September 2006


On Saturday, October 28, Intellivision will sponsor the fourth RETROTOPIA at the Arena Interactive Lounge in Los Angeles. Retrotopia features classic video games and live music in a cool lounge setting. This time, since it's Halloween weekend, we're adding a costume contest. Dress as your favorite video game character, or any other character. If you arrive in costume before 10 PM, you'll get in FREE!

We'll have classic console games - Intellivision, Atari 2600, Nintendo, Sega - for unlimited play on 50" HDTVs. Classic arcade machines set on free play. And, for a change of pace, some of the hottest new games on Xbox 360.

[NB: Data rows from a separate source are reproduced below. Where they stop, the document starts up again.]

`config.mk`:
```
export PLATFORM = sky130hd
export DESIGN_NAME = osc_trim
export DESIGN_NICKNAME = d
export VERILOG_FILES = /design/src/rtl/osc_trim_pkg.sv /design/src/rtl/trim_decode.sv /design/src/rtl/trim_sched.sv /design/src/rtl/trim_prescale.sv /design/src/rtl/osc_trim.sv
export SDC_FILE = /design/constraint.sdc
export NUM_CORES = 1
export LEC_CHECK = 0
export BUFFER_PORTS_ARGS = -buffer_cell sky130_fd_sc_hd__buf_4
export CAP_MARGIN = 20
export CORE_MARGIN = 2
export CORE_UTILIZATION = 56
export CTS_CLUSTER_SIZE = 30
export DETAILED_ROUTE_END_ITERATION = 10
export GPL_ROUTABILITY_DRIVEN = 0
export GPL_TIMING_DRIVEN = 0
export PLACE_DENSITY_LB_ADDON = 0.1
export SKIP_CTS_REPAIR_TIMING = 1
export SKIP_LAST_GASP = 1
export SYNTH_ARGS = -nofsm -noshare
export SYNTH_HDL_FRONTEND = slang
export SYNTH_HIERARCHICAL = 1
export SYNTH_SLANG_ARGS = --single-unit
```
`constraint.sdc`:
```
create_clock -name clk_i -period 5.2 [get_ports clk_i]
set_input_delay 1.04 -clock clk_i [delete_from_list [all_inputs] [get_ports clk_i]]
set_output_delay 1.04 -clock clk_i [all_outputs]
set_load 0.02 [all_outputs]
```
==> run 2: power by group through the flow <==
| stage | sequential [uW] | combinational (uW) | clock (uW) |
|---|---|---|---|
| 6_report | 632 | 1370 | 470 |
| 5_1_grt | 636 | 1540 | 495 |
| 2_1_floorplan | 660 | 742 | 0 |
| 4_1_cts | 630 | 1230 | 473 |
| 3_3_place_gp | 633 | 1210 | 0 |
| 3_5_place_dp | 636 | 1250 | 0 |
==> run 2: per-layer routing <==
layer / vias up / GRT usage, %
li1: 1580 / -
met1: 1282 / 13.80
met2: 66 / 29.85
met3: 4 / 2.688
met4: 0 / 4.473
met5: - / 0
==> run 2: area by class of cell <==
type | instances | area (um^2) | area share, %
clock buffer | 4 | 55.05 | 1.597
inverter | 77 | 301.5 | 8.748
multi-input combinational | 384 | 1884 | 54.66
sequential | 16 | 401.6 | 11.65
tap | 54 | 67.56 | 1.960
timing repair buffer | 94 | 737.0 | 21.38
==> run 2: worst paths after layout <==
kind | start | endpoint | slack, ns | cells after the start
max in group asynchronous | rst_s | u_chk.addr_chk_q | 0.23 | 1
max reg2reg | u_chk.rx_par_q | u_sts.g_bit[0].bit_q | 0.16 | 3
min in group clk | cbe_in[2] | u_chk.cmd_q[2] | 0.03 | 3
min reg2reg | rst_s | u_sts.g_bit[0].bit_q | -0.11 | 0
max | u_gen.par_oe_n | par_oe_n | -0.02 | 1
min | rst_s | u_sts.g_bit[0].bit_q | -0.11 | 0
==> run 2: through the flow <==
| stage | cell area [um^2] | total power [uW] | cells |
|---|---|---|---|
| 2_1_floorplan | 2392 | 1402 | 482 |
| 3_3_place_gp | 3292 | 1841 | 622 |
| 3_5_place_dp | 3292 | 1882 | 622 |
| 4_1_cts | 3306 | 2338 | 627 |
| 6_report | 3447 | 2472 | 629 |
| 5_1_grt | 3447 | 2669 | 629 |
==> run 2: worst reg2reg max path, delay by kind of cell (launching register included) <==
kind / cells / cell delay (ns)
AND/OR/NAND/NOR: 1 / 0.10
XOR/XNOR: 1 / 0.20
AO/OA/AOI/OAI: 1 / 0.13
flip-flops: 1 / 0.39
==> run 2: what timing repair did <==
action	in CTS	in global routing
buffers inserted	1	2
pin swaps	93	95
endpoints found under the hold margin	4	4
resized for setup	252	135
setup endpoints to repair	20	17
[src/rtl/upcnt_timer_pkg.sv]
package upcnt_timer_pkg;

    localparam int ADDR_W = 3;
    localparam int FLAG_W = 2;
    localparam int FLG_UPD = 0;
    localparam int FLG_CMP = 1;

    typedef enum logic [ADDR_W-1:0] {
        A_CTRL   = 3'd0,
        A_IEN    = 3'd1,
        A_STAT   = 3'd2,
        A_EVGEN  = 3'd3,
        A_COUNT  = 3'd4,
        A_DIVPRE = 3'd5,
        A_RELOAD = 3'd6,
        A_CMP    = 3'd7
    } reg_addr_e;

endpackage
<file path="src/rtl/dma_irq_pkg.sv">
package dma_irq_pkg;
  localparam int REG_W    = 32;
  localparam int HALF_W   = 16;
  localparam int MAX_CH   = 16;
  localparam int OFS_PEND = 0;
  localparam int OFS_EN   = 4;

  // bits n and n+16 are live for every channel n < n_ch
  function automatic logic [REG_W-1:0] impl_mask(input int n_ch);
    logic [REG_W-1:0] m;
    m = '0;
    for (int i = 0; i < HALF_W; i++) begin
      if (i < n_ch) begin
        m[i]          = 1'b1;
        m[i + HALF_W] = 1'b1;
      end
    end
    return m;
  endfunction
endpackage

</file>
<file path="src/rtl/dma_irq_pend.sv">
module dma_irq_pend
  import dma_irq_pkg::*;
#(
  parameter int NUM_CH = 16
) (
  input  logic              clk_i,
  input  logic              rst_ni,
  input  logic [NUM_CH-1:0] tc_evt_i,
  input  logic [NUM_CH-1:0] hc_evt_i,
  input  logic [REG_W-1:0]  clr_i,
  output logic [REG_W-1:0]  pend_o
);
  localparam logic [REG_W-1:0] LIVE = impl_mask(NUM_CH);

  logic [REG_W-1:0] evt_vec;
  logic [REG_W-1:0] pend_q;

  for (genvar i = 0; i < HALF_W; i++) begin : g_evt
    if (i < NUM_CH) begin : g_live
      assign evt_vec[i]          = tc_evt_i[i];
      assign evt_vec[i + HALF_W] = hc_evt_i[i];
    end else begin : g_dead
      assign evt_vec[i]          = 1'b0;
      assign evt_vec[i + HALF_W] = 1'b0;
    end
  end

  // set wins over clear in the same cycle
  always_ff @(posedge clk_i or negedge rst_ni) begin
    if (!rst_ni) pend_q <= '0;
    else         pend_q <= ((pend_q & ~clr_i) | evt_vec) & LIVE;
  end

  assign pend_o = pend_q;
endmodule

</file>
<file path="src/rtl/dma_irq_en.sv">
module dma_irq_en
  import dma_irq_pkg::*;
#(
  parameter int NUM_CH = 16
) (
  input  logic             clk_i,
  input  logic             rst_ni,
  input  logic             wr_i,
  input  logic [REG_W-1:0] wdata_i,
  output logic [REG_W-1:0] en_o
);
  localparam logic [REG_W-1:0] LIVE = impl_mask(NUM_CH);

  logic [REG_W-1:0] en_q;

  always_ff @(posedge clk_i or negedge rst_ni) begin
    if (!rst_ni)   en_q <= '0;
    else if (wr_i) en_q <= wdata_i & LIVE;
  end

  assign en_o = en_q;
endmodule

</file>
<file path="src/rtl/dma_irq_out.sv">
module dma_irq_out
  import dma_irq_pkg::*;
#(
  parameter int NUM_CH = 16
) (
  input  logic              clk_i,
  input  logic              rst_ni,
  input  logic [REG_W-1:0]  act_i,
  output logic [NUM_CH-1:0] irq_o
);
  logic [NUM_CH-1:0] irq_q;

  for (genvar c = 0; c < NUM_CH; c++) begin : g_ch
    always_ff @(posedge clk_i or negedge rst_ni) begin
      if (!rst_ni) irq_q[c] <= 1'b0;
      else         irq_q[c] <= act_i[c] | act_i[c + HALF_W];
    end
  end

  assign irq_o = irq_q;
endmodule

</file>
<file path="src/rtl/dma_irq_unit.sv">
module dma_irq_unit
  import dma_irq_pkg::*;
#(
  parameter int NUM_CH = 16,
  parameter int ADDR_W = 4
) (
  input  logic              clk_i,
  input  logic              rst_ni,
  input  logic              reg_en_i,
  input  logic              reg_we_i,
  input  logic [ADDR_W-1:0] reg_addr_i,
  input  logic [31:0]       reg_wdata_i,
  output logic [31:0]       reg_rdata_o,
  input  logic [NUM_CH-1:0] tc_evt_i,
  input  logic [NUM_CH-1:0] hc_evt_i,
  output logic [NUM_CH-1:0] irq_o
);
  localparam logic [ADDR_W-1:0] A_PEND = ADDR_W'(OFS_PEND);
  localparam logic [ADDR_W-1:0] A_EN   = ADDR_W'(OFS_EN);

  logic             wr;
  logic             sel_pend;
  logic             sel_en;
  logic [REG_W-1:0] clr;
  logic [REG_W-1:0] pend_q;
  logic [REG_W-1:0] en_q;

  assign wr       = reg_en_i & reg_we_i;
  assign sel_pend = (reg_addr_i == A_PEND);
  assign sel_en   = (reg_addr_i == A_EN);
  assign clr      = (wr && sel_pend) ? reg_wdata_i : '0;

  dma_irq_pend #(.NUM_CH(NUM_CH)) u_pend (
    .clk_i    (clk_i),
    .rst_ni   (rst_ni),
    .tc_evt_i (tc_evt_i),
    .hc_evt_i (hc_evt_i),
    .clr_i    (clr),
    .pend_o   (pend_q)
  );

  dma_irq_en #(.NUM_CH(NUM_CH)) u_en (
    .clk_i   (clk_i),
    .rst_ni  (rst_ni),
    .wr_i    (wr && sel_en),
    .wdata_i (reg_wdata_i),
    .en_o    (en_q)
  );

  dma_irq_out #(.NUM_CH(NUM_CH)) u_out (
    .clk_i  (clk_i),
    .rst_ni (rst_ni),
    .act_i  (pend_q & en_q),
    .irq_o  (irq_o)
  );

  always_comb begin
    if (sel_pend)    reg_rdata_o = pend_q;
    else if (sel_en) reg_rdata_o = en_q;
    else             reg_rdata_o = '0;
  end
endmodule

</file>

The special musical guest will be Jonathan "Mario" Mann - creator/composer of The Mario Opera. Mario Opera was the musical act at the first Retrotopia in May and was a huge hit. This time, Jonathan will be performing selections from the opera solo.

Intellivision president, Blue Sky Ranger Keith Robinson, is scheduled to be there. Find him and challenge him to a game on an actual Intellivision console or on the as-yet unreleased Intellivision Lives! for the Nintendo DS! So far, guests have slaughtered Keith on Major League Baseball, BurgerTime, Biplanes, Sea Battle, and others.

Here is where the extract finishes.